Lisboa 2000 consagró un lema que, durante al menos siete años, generó reflexiones, expectativas y chorros de tinta: “hacer de Europa la más competitiva y dinámica economía del mundo basada en el conocimiento”. Dejando a un lado la finalidad meramente mercantil con que se expresa este objetivo, y superado el primer decenio posterior a la citada cumbre europea, uno viene a preguntarse qué ha pasado: “¡dónde está, no se ve, la Europa del saber!”. Podemos ponerle música, utilizar un megáfono potente y salir en manifestación a proclamarlo a los cuatro vientos.
La economía del conocimiento debía dotar a Europa – y no olvidemos que España y cada una de sus comunidades autónomas forman parte de esa Europa – debía dotarla, digo, de crecimiento y fulgor. Es evidente que para que se produzca ese tipo de economía es preciso crear conocimiento. Lógicamente, las actuales políticas de austeridad presupuestaria no facilitan las cosas y, durante la pasada etapa de esplendor económico, se estuvo tan ciego que tampoco se mejoraron las dotaciones financieras en el ámbito de la educación. Como es sabido, en los últimos diez años, España, en su conjunto y en sus partes, ha ido perdiendo diferencial, en lo que a inversiones educativas se refiere, en relación con el resto de países de la Unión y de la OCDE.
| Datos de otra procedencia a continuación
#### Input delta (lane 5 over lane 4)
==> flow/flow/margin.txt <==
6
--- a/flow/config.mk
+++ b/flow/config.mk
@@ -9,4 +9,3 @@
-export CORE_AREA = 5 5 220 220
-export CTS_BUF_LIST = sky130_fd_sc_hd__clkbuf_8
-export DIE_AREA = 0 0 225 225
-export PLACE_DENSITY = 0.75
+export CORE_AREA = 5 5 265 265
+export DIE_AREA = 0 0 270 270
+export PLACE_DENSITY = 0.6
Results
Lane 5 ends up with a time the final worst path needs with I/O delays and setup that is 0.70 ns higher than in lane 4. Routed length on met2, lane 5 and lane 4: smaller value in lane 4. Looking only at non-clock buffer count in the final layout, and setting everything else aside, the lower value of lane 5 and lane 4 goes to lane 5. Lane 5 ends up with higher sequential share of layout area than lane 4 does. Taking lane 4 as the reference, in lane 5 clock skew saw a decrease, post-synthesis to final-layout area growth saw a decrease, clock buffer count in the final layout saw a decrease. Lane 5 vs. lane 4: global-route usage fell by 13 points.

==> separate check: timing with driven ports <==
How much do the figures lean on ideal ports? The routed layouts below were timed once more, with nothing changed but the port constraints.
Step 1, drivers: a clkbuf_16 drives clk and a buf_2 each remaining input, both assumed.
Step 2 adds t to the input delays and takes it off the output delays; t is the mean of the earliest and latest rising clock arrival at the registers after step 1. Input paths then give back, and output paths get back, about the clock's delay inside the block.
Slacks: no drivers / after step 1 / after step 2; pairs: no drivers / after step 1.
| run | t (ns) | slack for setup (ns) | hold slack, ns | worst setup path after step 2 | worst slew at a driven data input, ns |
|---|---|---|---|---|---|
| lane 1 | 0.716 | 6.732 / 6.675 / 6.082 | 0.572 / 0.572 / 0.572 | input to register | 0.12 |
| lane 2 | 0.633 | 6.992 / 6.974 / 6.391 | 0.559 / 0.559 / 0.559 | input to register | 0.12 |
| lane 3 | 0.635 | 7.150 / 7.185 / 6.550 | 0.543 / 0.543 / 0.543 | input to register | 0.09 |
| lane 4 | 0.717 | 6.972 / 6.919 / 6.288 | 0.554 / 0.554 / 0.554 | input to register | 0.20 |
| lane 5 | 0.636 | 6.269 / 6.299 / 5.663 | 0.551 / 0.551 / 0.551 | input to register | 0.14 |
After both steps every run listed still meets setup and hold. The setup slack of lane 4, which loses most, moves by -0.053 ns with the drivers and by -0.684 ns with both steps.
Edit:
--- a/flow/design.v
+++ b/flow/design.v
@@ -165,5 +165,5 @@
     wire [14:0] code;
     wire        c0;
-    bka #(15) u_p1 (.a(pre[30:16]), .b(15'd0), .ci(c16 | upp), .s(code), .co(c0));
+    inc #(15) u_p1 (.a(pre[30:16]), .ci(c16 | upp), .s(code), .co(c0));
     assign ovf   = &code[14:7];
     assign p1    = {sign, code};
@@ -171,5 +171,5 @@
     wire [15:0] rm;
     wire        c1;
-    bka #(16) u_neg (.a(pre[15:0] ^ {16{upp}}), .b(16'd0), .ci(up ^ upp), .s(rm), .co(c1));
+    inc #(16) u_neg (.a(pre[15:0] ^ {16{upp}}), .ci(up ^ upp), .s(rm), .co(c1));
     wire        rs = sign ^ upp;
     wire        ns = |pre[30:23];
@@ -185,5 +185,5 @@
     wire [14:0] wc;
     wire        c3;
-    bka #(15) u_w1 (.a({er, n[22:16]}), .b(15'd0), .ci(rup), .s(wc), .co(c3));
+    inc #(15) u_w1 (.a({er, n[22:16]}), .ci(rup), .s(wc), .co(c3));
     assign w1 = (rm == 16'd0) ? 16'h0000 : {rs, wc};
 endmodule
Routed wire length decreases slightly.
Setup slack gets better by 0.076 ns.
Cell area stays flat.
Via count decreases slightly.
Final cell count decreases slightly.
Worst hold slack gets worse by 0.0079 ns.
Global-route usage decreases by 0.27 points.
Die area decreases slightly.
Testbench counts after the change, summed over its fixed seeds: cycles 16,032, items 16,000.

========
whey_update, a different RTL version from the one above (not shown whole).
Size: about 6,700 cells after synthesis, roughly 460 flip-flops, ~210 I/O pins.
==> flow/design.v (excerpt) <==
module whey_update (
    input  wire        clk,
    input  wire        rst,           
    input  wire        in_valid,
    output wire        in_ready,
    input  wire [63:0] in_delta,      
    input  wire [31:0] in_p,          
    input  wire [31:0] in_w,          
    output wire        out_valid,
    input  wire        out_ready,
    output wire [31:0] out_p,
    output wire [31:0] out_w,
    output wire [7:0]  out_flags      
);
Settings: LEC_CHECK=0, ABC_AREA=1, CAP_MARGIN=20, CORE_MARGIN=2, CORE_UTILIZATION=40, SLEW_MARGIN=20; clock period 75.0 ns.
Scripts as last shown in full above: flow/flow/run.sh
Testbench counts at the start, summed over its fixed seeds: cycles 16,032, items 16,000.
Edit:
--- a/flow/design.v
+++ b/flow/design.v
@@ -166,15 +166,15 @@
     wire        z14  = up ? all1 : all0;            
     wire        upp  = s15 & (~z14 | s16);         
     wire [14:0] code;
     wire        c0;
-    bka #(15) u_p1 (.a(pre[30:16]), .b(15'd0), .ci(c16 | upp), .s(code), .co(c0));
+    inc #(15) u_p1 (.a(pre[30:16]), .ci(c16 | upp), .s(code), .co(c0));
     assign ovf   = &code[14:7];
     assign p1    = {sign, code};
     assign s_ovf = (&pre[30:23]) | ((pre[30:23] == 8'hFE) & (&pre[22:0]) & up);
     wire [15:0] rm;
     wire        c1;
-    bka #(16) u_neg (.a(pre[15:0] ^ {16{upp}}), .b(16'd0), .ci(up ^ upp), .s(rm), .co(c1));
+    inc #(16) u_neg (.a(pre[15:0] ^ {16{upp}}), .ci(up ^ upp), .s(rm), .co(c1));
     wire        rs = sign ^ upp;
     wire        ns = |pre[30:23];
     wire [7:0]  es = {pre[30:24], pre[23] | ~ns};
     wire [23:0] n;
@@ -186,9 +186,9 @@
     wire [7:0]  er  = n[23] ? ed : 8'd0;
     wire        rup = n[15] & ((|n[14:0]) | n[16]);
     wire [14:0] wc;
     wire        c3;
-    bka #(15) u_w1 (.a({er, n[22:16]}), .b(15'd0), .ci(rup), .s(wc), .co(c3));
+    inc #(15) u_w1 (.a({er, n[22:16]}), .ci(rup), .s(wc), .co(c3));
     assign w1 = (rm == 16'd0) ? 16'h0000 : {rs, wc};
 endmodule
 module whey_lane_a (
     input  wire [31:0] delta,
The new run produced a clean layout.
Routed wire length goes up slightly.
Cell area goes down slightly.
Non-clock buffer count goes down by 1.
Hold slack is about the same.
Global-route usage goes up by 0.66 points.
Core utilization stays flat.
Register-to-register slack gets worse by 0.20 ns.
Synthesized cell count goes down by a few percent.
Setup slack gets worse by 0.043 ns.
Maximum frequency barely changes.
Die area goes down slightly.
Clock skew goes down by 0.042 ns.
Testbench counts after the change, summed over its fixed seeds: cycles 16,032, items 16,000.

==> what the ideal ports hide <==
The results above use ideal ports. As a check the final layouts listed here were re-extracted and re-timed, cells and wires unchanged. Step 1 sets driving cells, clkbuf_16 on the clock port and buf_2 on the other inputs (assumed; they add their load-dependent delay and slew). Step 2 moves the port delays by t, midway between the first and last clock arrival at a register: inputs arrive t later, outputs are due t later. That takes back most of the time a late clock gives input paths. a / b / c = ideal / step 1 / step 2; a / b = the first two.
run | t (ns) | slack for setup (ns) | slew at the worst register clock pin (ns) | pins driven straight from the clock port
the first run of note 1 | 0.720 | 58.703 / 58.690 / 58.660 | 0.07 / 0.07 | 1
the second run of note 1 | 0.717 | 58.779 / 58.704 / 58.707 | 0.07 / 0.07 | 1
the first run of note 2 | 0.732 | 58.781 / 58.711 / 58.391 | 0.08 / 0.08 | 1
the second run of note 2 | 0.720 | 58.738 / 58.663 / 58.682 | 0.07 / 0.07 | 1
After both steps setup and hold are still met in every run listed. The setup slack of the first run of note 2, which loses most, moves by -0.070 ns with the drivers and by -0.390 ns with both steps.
Source: an optimization exercise on an open RTL-to-GDS flow (aim: small area, a short achievable clock period and few clock cycles). Production flows keep margins and buffers that such runs may drop. At most, simulation tests tie the RTL to the original design; equivalence was not proved. Power figures rest on the tool's default switching activity, not on a simulated workload.

Design fp8dot, start of the top module:
module fp8dot (
    input  wire        clk,
    input  wire        rst,           
    input  wire        in_valid,
    output wire        in_ready,
    input  wire        in_first,      
    input  wire        in_last,       
    input  wire [3:0]  in_mask,       
    input  wire        in_fmt_a,      
    input  wire        in_fmt_b,
    input  wire [31:0] in_a,          
    input  wire [31:0] in_b,
    input  wire [2:0]  in_out_fmt,    
    input  wire [10:0] in_scale,      
    output reg         out_valid,
    output reg  [31:0] out_data,      
    output reg         out_sat,       
    output wire [95:0] out_value,     
    output wire [2:0]  out_flags      
);
For scale: ~4300 cells after synthesis, ~220 I/O pins, about 0.038 sq mm of cells after synthesis.
export LEC_CHECK = 0
export CAP_MARGIN = 35
export CORE_MARGIN = 2
export CORE_UTILIZATION = 50
export CTS_CLUSTER_DIAMETER = 100
export CTS_CLUSTER_SIZE = 20
export SLEW_MARGIN = 35
export TNS_END_PERCENT = 0
export SETUP_SLACK_MARGIN = 17
export BUFFER_PORTS_ARGS = -buffer_cell sky130_fd_sc_hd__buf_1
create_clock -name core_clock -period 22.0 [get_ports {clk}]
standard.sh (not shown) runs the stock make flow with config.mk's settings and CLKGATE_MAP_FILE= SYNTH_SCRIPT=/design/flow/synth_recipe.tcl, a recipe that flattens the netlist after the stock synthesis.
==> flow/flow/run.sh <==
#!/bin/bash
# The standard layout (standard.sh) with different settings: ORFS's
# timing repair aimed below the clock period (extra setup margin, worst
# path only), plain buf_1 port buffers and larger clock-tree sink
# clusters. The clock, constraints and synthesis are unchanged.
set -e
cat >> config.mk <<'EOS'
export SETUP_SLACK_MARGIN = 17
export BUFFER_PORTS_ARGS = -buffer_cell sky130_fd_sc_hd__buf_1
EOS
bash standard.sh > standard.log 2>&1
The starting point passed the timing, design-rule and antenna checks.
Change:
--- a/flow/design.v
+++ b/flow/design.v
@@ -78,21 +78,21 @@
         s1_fa    <= in_fmt_a;
         s1_fb    <= in_fmt_b;
         s1_s     <= on & l_sgn;
         s1_flg   <= {b_ninf, b_pinf, b_nan};
         s1_first <= beat & in_first;
         s1_last  <= s1_last_n;
         s1_ofmt  <= in_out_fmt;
         s1_scale <= in_scale;
     end
     reg [14:0] s2_c [0:3];
-    reg [2:0]  s2_h [0:3];
+    reg [7:0]  s2_oh [0:3];      
     reg [3:0]  s2_s;
     reg [2:0]  s2_flg;
     reg [2:0]  s2_ofmt;
     reg [10:0] s2_scale;
     reg        red_flag;
     wire       flagged = (|s1_flg) | (red_flag & ~s1_first);
     always @(posedge clk)
         red_flag <= flagged;
     wire [3:0] s1_use = s1_s & {4{~flagged}};
     generate
@@ -100,40 +100,40 @@
             wire [3:0]  siga, sigb;
             wire [4:0]  ea, eb;
             fp8dot_decode u_da (.fmt(s1_fa), .x(s1_a[i]), .sig(siga), .exp(ea));
             fp8dot_decode u_db (.fmt(s1_fb), .x(s1_b[i]), .sig(sigb), .exp(eb));
             wire [5:0]  e = {1'b0, ea} + {1'b0, eb};
             wire [7:0]  p = flagged ? 8'd0 : siga * sigb;
             wire [2:0]  l = e[2:0];
             wire [14:0] c = ({7'd0, p} << l) ^ {15{s1_use[i]}};
             always @(posedge clk) begin
                 s2_c[i] <= c;
-                s2_h[i] <= e[5:3];
+                s2_oh[i] <= 8'd1 << e[5:3];
             end
         end
     endgenerate
     always @(posedge clk) begin
         s2_s     <= s1_use;
         s2_flg   <= s1_flg;
         s2_first <= s1_first & ~rst;
         s2_last  <= s1_last & ~rst;
         s2_ofmt  <= s1_ofmt;
         s2_scale <= s1_scale;
     end
     reg  [88:0] acc;
     reg  [2:0]  acc_flg;
     reg  [2:0]  h_ofmt;
     reg  [10:0] h_scale;
     wire [88:0] term [0:3];
     generate
         for (i = 0; i < 4; i = i + 1) begin : g_term
-            wire [7:0]  oh = 8'd1 << s2_h[i];
+            wire [7:0]  oh = s2_oh[i];
             wire        s  = s2_s[i];
             wire [14:0] c  = s2_c[i];
             genvar j;
             for (j = 0; j < 89; j = j + 1) begin : g_bit
                 localparam integer G = j >> 3;
                 localparam integer R = j & 7;
                 wire lo = (G <= 7) ? oh[G & 7] : 1'b0;
                 wire hi = (G >= 1 && G <= 8 && R != 7) ? oh[(G - 1) & 7] : 1'b0;
                 assign term[i][j] = (lo & c[R]) | (hi & c[(8 + R) % 15]) | (s & ~lo & ~hi);
             end
Synthesized cell count drops by 2.8%.
Global-route usage drops by 3.7 points.
Setup slack improved by 0.054 ns.
Power drops by 25%.
Die area climbs by 0.95%.
Sequential share of layout area climbs by 1.4 points.
Utilization drops by 1.2 points.
Cell area drops by 1.7%.
Area after synthesis climbs by 0.97%.
Maximum frequency climbs by 0.94%.
Combinational power drops by 41%.
Wire length drops by 11%.
Testbench counts after the change, summed over its fixed seeds: cycles 61,386.
Only the layout flow was run in the first run of this note; the RTL was not checked for function there.

Another version of the RTL of fp8dot (not shown whole).
Size in the first run: roughly 4,300 cells after synthesis, roughly 470 flip-flops, ~38,000 µm² of cells after synthesis.
export LEC_CHECK = 0
export CAP_MARGIN = 35
export CORE_MARGIN = 2
export CORE_UTILIZATION = 50
export CTS_CLUSTER_DIAMETER = 100
export CTS_CLUSTER_SIZE = 20
export SLEW_MARGIN = 35
export TNS_END_PERCENT = 0
export SETUP_SLACK_MARGIN = 17
export BUFFER_PORTS_ARGS = -buffer_cell sky130_fd_sc_hd__buf_1
create_clock -name core_clock -period 22.0 [get_ports {clk}]
Scripts as last shown in full above: flow/flow/run.sh
Testbench counts at the start, summed over its fixed seeds: cycles 61,386.
Then changed:
--- a/flow/design.v
+++ b/flow/design.v
@@ -59,51 +59,53 @@
             assign l_inf[i]  = ia | ib;
             assign l_sgn[i]  = (sa ^ sb) & ~za & ~zb;
         end
     endgenerate
     wire [3:0] on     = in_mask & {4{beat}};
     wire       b_nan  = |(on & l_nan);
     wire       b_pinf = |(on & l_inf & ~l_nan & ~l_sgn);
     wire       b_ninf = |(on & l_inf & ~l_nan &  l_sgn);
     reg [3:0]  s1_sa [0:3];
     reg [3:0]  s1_sb [0:3];
     reg [5:0]  s1_e  [0:3];
     reg [3:0]  s1_s;
+    reg        s1_beat;
     reg [2:0]  s1_flg;           
     reg [2:0]  s1_ofmt;
     reg [10:0] s1_scale;
     integer k;
     always @(posedge clk) begin
         for (k = 0; k < 4; k = k + 1) begin
             s1_sa[k] <= on[k] ? l_siga[k] : 4'd0;
             s1_sb[k] <= l_sigb[k];
             s1_e[k]  <= l_exp[k];
         end
         s1_s     <= on & l_sgn;
+        s1_beat  <= beat;
         s1_flg   <= {b_ninf, b_pinf, b_nan};
         s1_first <= beat & in_first;
         s1_last  <= s1_last_n;
         s1_ofmt  <= in_out_fmt;
         s1_scale <= in_scale;
     end
     reg [14:0] s2_c [0:3];
     reg [2:0]  s2_h [0:3];
     reg [3:0]  s2_s;
     reg [2:0]  s2_flg;
     reg [2:0]  s2_ofmt;
     reg [10:0] s2_scale;
     reg        red_flag;
     wire       flagged = (|s1_flg) | (red_flag & ~s1_first);
     always @(posedge clk)
-        red_flag <= flagged;
+        if (s1_beat) red_flag <= flagged;
     wire [3:0] s1_use = s1_s & {4{~flagged}};
     generate
         for (i = 0; i < 4; i = i + 1) begin : g_mul
             wire [7:0]  p = flagged ? 8'd0 : s1_sa[i] * s1_sb[i];
             wire [2:0]  l = s1_e[i][2:0];
             wire [14:0] c = ({7'd0, p} << l) ^ {15{s1_use[i]}};
             always @(posedge clk) begin
                 s2_c[i] <= c;
                 s2_h[i] <= s1_e[i][5:3];
             end
         end
     endgenerate
@@ -172,28 +174,28 @@
             default: begin mb = 5'd23; emin32 = -12'sd94; end
         endcase
     end
     wire signed [11:0] thr    = emin32 - {h_scale[10], h_scale};
     wire signed [11:0] tq     = thr - $signed({7'd0, mb});        
     wire signed [11:0] msbw   = w_any ? $signed({5'd0, w_msb}) : -12'sd1;
     wire signed [11:0] diff   = msbw - thr;
     wire               normal = ~diff[11];
     wire signed [11:0] qv_n   = msbw + 12'sd24 - $signed({7'd0, mb});
     wire signed [11:0] qv_s   = tq + 12'sd24;
     wire        [6:0]  qs_s   = (qv_s > 12'sd127) ? 7'd127 : qv_s[6:0];
     wire        [6:0]  qs     = normal ? qv_n[6:0] : qs_s;
-    wire        [7:0]  ebf    = ~normal ? 8'd0 : (diff > 12'sd255) ? 8'd255 : diff[7:0];
+    wire        [8:0]  ebf    = ~normal ? 9'd0 : (diff > 12'sd511) ? 9'd511 : diff[8:0];
     reg  [6:0]  r0_qs;
     reg         r0_neg, r0_zero;
-    reg  [7:0]  r0_ebf;
+    reg  [8:0]  r0_ebf;
     reg  [2:0]  r0_fmt;
     always @(posedge clk) begin
         r0_qs   <= qs;
         r0_neg  <= v_neg;
         r0_zero <= ~w_any & ~v_neg;
         r0_ebf  <= ebf;
         r0_fmt  <= h_ofmt;
     end
     reg  [88:0] ov;
     reg  [2:0]  oflg;
     always @(posedge clk)
         if (xfer) begin
@@ -202,48 +204,48 @@
         end
     assign out_value = {{7{ov[88]}}, ov};
     assign out_flags = oflg;
     wire [24:0] shv;
     wire        stk;
     fp8dot_shr u_shr (.x({ov, 25'd0}), .sh(r0_qs), .y(shv), .sticky(stk));
     wire [24:0] mw   = shv ^ {25{r0_neg}};               
     wire        r_ge = ~stk & ~shv[0];                   
     wire        lt   = stk;
     wire        grd  = lt ? mw[0] : shv[0];
     reg  [23:0] r1_mant;
     reg         r1_inc, r1_neg, r1_zero;
-    reg  [7:0]  r1_ebf;
+    reg  [8:0]  r1_ebf;
     reg  [2:0]  r1_fmt;
     always @(posedge clk) begin
         r1_mant <= mw[24:1];
         r1_inc  <= (r0_neg & r_ge) | (grd & (lt | mw[1]));
         r1_neg  <= r0_neg;
         r1_zero <= r0_zero;
         r1_ebf  <= r0_ebf;
         r1_fmt  <= r0_fmt;
     end
     wire [23:0] mant = r1_mant;
     wire        inc  = r1_inc;
     wire [24:0] mr   = {1'b0, mant} + {24'd0, inc};
     reg  [1:0]  top2;
     always @(*) begin
         case (r1_fmt)
             3'd1:    top2 = {1'b0, mant[7]}  + {1'b0, inc & (&mant[6:0])};
             3'd2:    top2 = {1'b0, mant[10]} + {1'b0, inc & (&mant[9:0])};
             3'd3:    top2 = {1'b0, mant[3]}  + {1'b0, inc & (&mant[2:0])};
             3'd4:    top2 = {1'b0, mant[2]}  + {1'b0, inc & (&mant[1:0])};
             default: top2 = {1'b0, mant[23]} + {1'b0, inc & (&mant[22:0])};
         endcase
     end
-    wire [9:0] ef = {2'b0, r1_ebf} + {8'd0, top2};
+    wire [9:0] ef = {1'b0, r1_ebf} + {8'd0, top2};
     reg        ovf;
     reg [30:0] body, maxb, infb, nanb;
     reg        is8;
     always @(*) begin
         case (r1_fmt)
             3'd1: begin
                 ovf  = (ef >= 10'd255);
                 body = {16'd0, ef[7:0], mr[6:0]};
                 maxb = 31'h7F7F; infb = 31'h7F80; nanb = 31'h7FC0; is8 = 1'b0;
             end
             3'd2: begin
                 ovf  = (ef >= 10'd31);
Outcome: Die area is about the same; clock skew went down by 23 ps; fmax went up by about 0.4%; final cell count barely changes; utilization went up by 0.65 points; power went down by about 1.5%.
Testbench counts after the change, summed over its fixed seeds: cycles 61,386.

==> re-timing with driven ports <==
Ports are ideal in the flow. The routed layouts listed here were re-timed in OpenROAD. Step 1 (the two cells are an assumption about what drives the block):
set clk [get_ports {clk}]
set_driving_cell -lib_cell sky130_fd_sc_hd__clkbuf_16 $clk
set_driving_cell -lib_cell sky130_fd_sc_hd__buf_2 [delete_from_list [all_inputs] $clk]
Step 2, shift: input delay + t, output delay - t, t = (earliest + latest rising clock arrival at the registers) / 2. This alone moves slack from input paths to output paths. Three values: no drivers, after step 1, after step 2; two values: the first two.
run	t, ns	setup WS [ns]	worst data-port slew with drivers (ns)	cell pins on the clock port's net
the first run of note 1	0.704	16.191 / 16.123 / 15.824	0.05	1
the second run of note 1	0.645	16.246 / 16.180 / 16.083	0.06	1
the first run of note 2	0.696	16.205 / 16.135 / 15.622	0.04	1
the second run of note 2	0.709	16.227 / 16.160 / 15.633	0.05	1
After both steps every run listed still meets setup and hold. The setup slack of the second run of note 2, which loses most, moves by -0.067 ns with the drivers and by -0.594 ns with both steps.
Por otro lado, la Europa del conocimiento debía generar crecimiento económico hasta alcanzar el pleno empleo, pues, según predicamos machaconamente, el camino de cada uno en el sistema educativo determina en gran medida el trabajo o trabajos que se van a ocupar a lo largo de la vida, así como las condiciones laborales en que se desarrollarán esos trabajos. Sin embargo, ¿con qué nos encontramos actualmente?: casi uno y medio de cada cuatro jóvenes está sin trabajo, sean iletrados, graduados en formación profesional o licenciados. ¿Cuántos y cuántas de los dos y medio restantes, incluso con un doctorado bajo el brazo, trabajan como teleoperadores o en las cajas de los supermercados?, ¿cuántos y cuántas conducen un taxi, reparan ordenadores a domicilio, cuidan de niños o personas mayores, reparten pizzas, son vigilantes de seguridad o mozos de cuadra? ¿Y cuántos y cuántas cobran en negro, sin derecho a cobertura social alguna salvo la general?, ¿cuántas y cuántos de estos jóvenes ni siquiera llegan a ser mileuristas?
¿Acaso este panorama no contribuye también al abandono escolar?, ¿cuántos chicos y chicas jóvenes consideran que el estudio no aporta valor añadido alguno a sus vidas? No lo sé. Ciertamente, aún no existen investigaciones que respondan a estas preguntas, sin embargo las últimas cifras publicadas por la Comisión Europea (31 de enero de 2011) nos dan algunas pistas. Uno de cada cinco jóvenes europeos de 15 años es analfabeto y uno de cada seis abandona la escuela sin graduarse en la enseñanza obligatoria. El caso de los jóvenes españoles es, junto con portugueses y malteses, el más lacerante.
Delante de todo este panorama, las Comunidades Autónomas españolas, en parte apretadas y constreñidas por el gobierno del Estado, están consolidando una línea de actuación no sólo ciega sino, ciertamente, escandalosa y obscena: la reducción de los presupuestos dedicados a la educación. Unas, recortan los recursos destinados al gasto ordinario de los centros (agua, gas, calefacción…); otras, no sustituyen al profesorado enfermo; las más, reducen la oferta pública de empleo en el sector. Quizá sea conveniente que salgamos a las calles y plazas y gritemos, megáfono en mano, “¡dónde está, no se ve, la España del saber!”.
Claro que, además de cargar el muerto a nuestros gobernantes, los españolitos tendríamos que mirarnos en el espejo. Quizá rasgarnos las vestiduras y buscar chivos expiatorios no sean las únicas soluciones al panorama educativo que tenemos delante. Quizá sea urgente que volvamos a implicarnos. Tal vez debamos, de una vez por todas, tomar conciencia individual y colectiva de que hay responsabilidades compartidas y una de ellas es la educación.